Stored data entries:
◇ ◇ ◇

$ cat src/sortu_cell.sv
// ----------------------------------------------------------------------------
// sortu_cell
// One entry of the sorted chain: holds a value and its valid bit, compares
// against the broadcast key, shifts right on insert and left on emission.
// ----------------------------------------------------------------------------
module sortu_cell
(
    input  logic             clk,
    input  logic             rst_n,
    input  sortu_pkg::ctl_t  ctl,
    input  sortu_pkg::val_t  key,
    input  sortu_pkg::val_t  prev_value,
    input  logic             prev_valid,
    input  logic             prev_lt,
    input  sortu_pkg::val_t  next_value,
    input  logic             next_valid,
    output sortu_pkg::val_t  value,
    output logic             valid,
    output logic             lt,
    output logic             eq
);

    sortu_pkg::val_t value_reg;
    sortu_pkg::val_t value_next;
    logic            valid_reg;
    logic            valid_next;
    logic            lt_reg;
    logic            lt_next;
    logic            eq_reg;
    logic            eq_next;

    always_comb
    begin
        value_next = value_reg;
        valid_next = valid_reg;
        lt_next    = lt_reg;
        eq_next    = eq_reg;
        if (ctl.cmp)
        begin
            lt_next = valid_reg && (value_reg < key);
            eq_next = valid_reg && (value_reg == key);
        end
        if (ctl.ins && !lt_reg)
        begin
            // first cell not below the key takes it, the rest move up
            if (prev_lt)
            begin
                value_next = key;
                valid_next = 1'b1;
            end
            else
            begin
                value_next = prev_value;
                valid_next = prev_valid;
            end
        end
        if (ctl.emit)
        begin
            value_next = next_value;
            valid_next = next_valid;
        end
    end

    always_ff @(posedge clk or negedge rst_n)
    begin
        if (!rst_n)
        begin
            valid_reg <= 1'b0;
            lt_reg    <= 1'b0;
            eq_reg    <= 1'b0;
        end
        else
        begin
            valid_reg <= valid_next;
            lt_reg    <= lt_next;
            eq_reg    <= eq_next;
        end
    end

    always_ff @(posedge clk)
    begin
        value_reg <= value_next;
    end

    assign value = value_reg;
    assign valid = valid_reg;
    assign lt    = lt_reg;
    assign eq    = eq_reg;

endmodule
<file path="src/sv/dla_pkg.sv">
// ----------------------------------------------------------------------------
// dla_pkg
// Shared types and constants of the delay line audio effects block.
// ----------------------------------------------------------------------------
package dla_pkg;

  localparam int unsigned SAMPLE_W   = 16;
  localparam int unsigned COEF_W     = 18;
  localparam int unsigned DELAY_W    = 14;
  localparam int unsigned CLIP_W     = 15;
  localparam int unsigned MODE_W     = 3;
  localparam int unsigned CFG_IDX_W  = 3;
  localparam int unsigned CFG_DATA_W = 18;
  localparam int unsigned PROD_W     = COEF_W + SAMPLE_W;
  localparam int unsigned ACC_W      = PROD_W + 3;
  localparam int unsigned FRAC_W     = 14;
  localparam int unsigned Q_W        = ACC_W - FRAC_W;

  // steps of the delay reduction, enough for any depth of at least four
  localparam int unsigned RED_STEPS  = 12;
  localparam int unsigned RED_CNT_W  = 4;

  localparam logic [DELAY_W-1:0]       RST_DELAY = DELAY_W'(13230);
  localparam logic signed [COEF_W-1:0] RST_COEF_C = COEF_W'(16384);
  localparam logic [CLIP_W-1:0]        RST_CLIP = CLIP_W'(163);

  typedef enum logic [MODE_W-1:0] {
    MODE_PASS,
    MODE_FIR_ECHO,
    MODE_IIR_ECHO,
    MODE_NAT_ECHO,
    MODE_REVERB,
    MODE_BIQUAD,
    MODE_FUZZ
  } mode_t;

  typedef enum logic [CFG_IDX_W-1:0] {
    REG_MODE,
    REG_DELAY,
    REG_COEF_C,
    REG_COEF_P1,
    REG_COEF_P2,
    REG_COEF_O1,
    REG_COEF_O2,
    REG_CLIP
  } cfg_reg_t;

  typedef enum logic [2:0] {
    ST_IDLE,
    ST_CLEAR,
    ST_READ1,
    ST_READ2,
    ST_SUM,
    ST_DONE
  } state_t;

  typedef struct packed {
    mode_t                     mode;
    logic signed [COEF_W-1:0]  coef_c;
    logic signed [COEF_W-1:0]  coef_p1;
    logic signed [COEF_W-1:0]  coef_p2;
    logic signed [COEF_W-1:0]  coef_o1;
    logic signed [COEF_W-1:0]  coef_o2;
    logic [CLIP_W-1:0]         clip;
  } cfg_t;

  typedef struct packed {
    state_t st;
    logic   fwd;
  } mac_ctrl_t;

endpackage

</file>
<file path="src/sv/dla_mac.sv">
// ----------------------------------------------------------------------------
// dla_mac
// Two multiply lanes and an accumulator, then rounding and saturation.
// ----------------------------------------------------------------------------
module dla_mac (
  input  logic                               clk,
  input  dla_pkg::mac_ctrl_t                 ctrl,
  input  dla_pkg::cfg_t                      cfg,
  input  logic signed [dla_pkg::SAMPLE_W-1:0] x,
  input  logic signed [dla_pkg::SAMPLE_W-1:0] in_rd,
  input  logic signed [dla_pkg::SAMPLE_W-1:0] out_rd,
  output logic signed [dla_pkg::SAMPLE_W-1:0] y
);
  import dla_pkg::*;

  localparam logic signed [ACC_W-1:0] RND = ACC_W'(1 << (FRAC_W - 1));
  localparam int unsigned XW = ACC_W - PROD_W;

  logic signed [PROD_W-1:0]   prod_a_r;
  logic signed [PROD_W-1:0]   prod_b_r;
  logic signed [ACC_W-1:0]    acc_r;
  logic signed [PROD_W-1:0]   prod_a_nxt;
  logic signed [PROD_W-1:0]   prod_b_nxt;
  logic signed [COEF_W-1:0]   coef_a;
  logic signed [COEF_W-1:0]   coef_b;
  logic signed [SAMPLE_W-1:0] data_a;
  logic signed [COEF_W-1:0]   ca1, ca2, cb1, cb2;
  logic signed [SAMPLE_W:0]   x_ext, lim, nlim;
  logic signed [SAMPLE_W-1:0] x_clip;
  logic signed [ACC_W-1:0]    a_ext, b_ext, sum;
  logic signed [Q_W-1:0]      q;
  logic signed [SAMPLE_W-1:0] sat;
  logic                       pass;

  // tap gains that each mode uses, zero for unused taps
  always_comb begin
    ca1  = '0;
    ca2  = '0;
    cb1  = '0;
    cb2  = '0;
    pass = 1'b0;
    case (cfg.mode)
      MODE_FIR_ECHO: begin
        ca1 = cfg.coef_p1;
        ca2 = cfg.coef_p2;
      end
      MODE_IIR_ECHO: cb1 = cfg.coef_o1;
      MODE_NAT_ECHO: begin
        ca1 = cfg.coef_p1;
        cb1 = cfg.coef_o1;
        cb2 = cfg.coef_o2;
      end
      MODE_REVERB: begin
        ca1 = cfg.coef_p1;
        cb1 = cfg.coef_o1;
      end
      MODE_BIQUAD: begin
        ca1 = cfg.coef_p1;
        ca2 = cfg.coef_p2;
        cb1 = cfg.coef_o1;
        cb2 = cfg.coef_o2;
      end
      MODE_FUZZ: ;
      default: pass = 1'b1;
    endcase
  end

  // fuzz clipping to the symmetric limit
  always_comb begin
    x_ext = {x[SAMPLE_W-1], x};
    lim   = $signed({2'b00, cfg.clip});
    nlim  = -lim;
    if (x_ext > lim) begin
      x_clip = lim[SAMPLE_W-1:0];
    end else if (x_ext < nlim) begin
      x_clip = nlim[SAMPLE_W-1:0];
    end else begin
      x_clip = x;
    end
  end

  always_comb begin
    coef_a = '0;
    coef_b = '0;
    data_a = in_rd;
    case (ctrl.st)
      ST_READ1: begin
        coef_a = cfg.coef_c;
        data_a = (cfg.mode == MODE_FUZZ) ? x_clip : x;
      end
      ST_READ2: begin
        coef_a = ca1;
        coef_b = cb1;
        data_a = ctrl.fwd ? x : in_rd;
      end
      ST_SUM: begin
        coef_a = ca2;
        coef_b = cb2;
      end
      default: ;
    endcase
    prod_a_nxt = coef_a * data_a;
    prod_b_nxt = coef_b * out_rd;
  end

  assign a_ext = {{XW{prod_a_r[PROD_W-1]}}, prod_a_r};
  assign b_ext = {{XW{prod_b_r[PROD_W-1]}}, prod_b_r};

  always_ff @(posedge clk) begin
    if (ctrl.st == ST_READ1 || ctrl.st == ST_READ2 || ctrl.st == ST_SUM) begin
      prod_a_r <= prod_a_nxt;
      prod_b_r <= prod_b_nxt;
    end
    if (ctrl.st == ST_READ2) begin
      acc_r <= a_ext + RND;
    end else if (ctrl.st == ST_SUM) begin
      acc_r <= acc_r + a_ext + b_ext;
    end
  end

  // rounding offset already sits in the accumulator
  always_comb begin
    sum = acc_r + a_ext + b_ext;
    q   = sum[ACC_W-1:FRAC_W];
    if (!q[Q_W-1] && (|q[Q_W-2:SAMPLE_W-1])) begin
      sat = {1'b0, {(SAMPLE_W-1){1'b1}}};
    end else if (q[Q_W-1] && !(&q[Q_W-2:SAMPLE_W-1])) begin
      sat = {1'b1, {(SAMPLE_W-1){1'b0}}};
    end else begin
      sat = q[SAMPLE_W-1:0];
    end
    y = pass ? x : sat;
  end

endmodule
</file>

◇ ◇ ◇

WHAT YOU NEED TO DO: Search the data above for the word "enum" and report how many lines contain it, with nothing further.

TASK RESULT: 3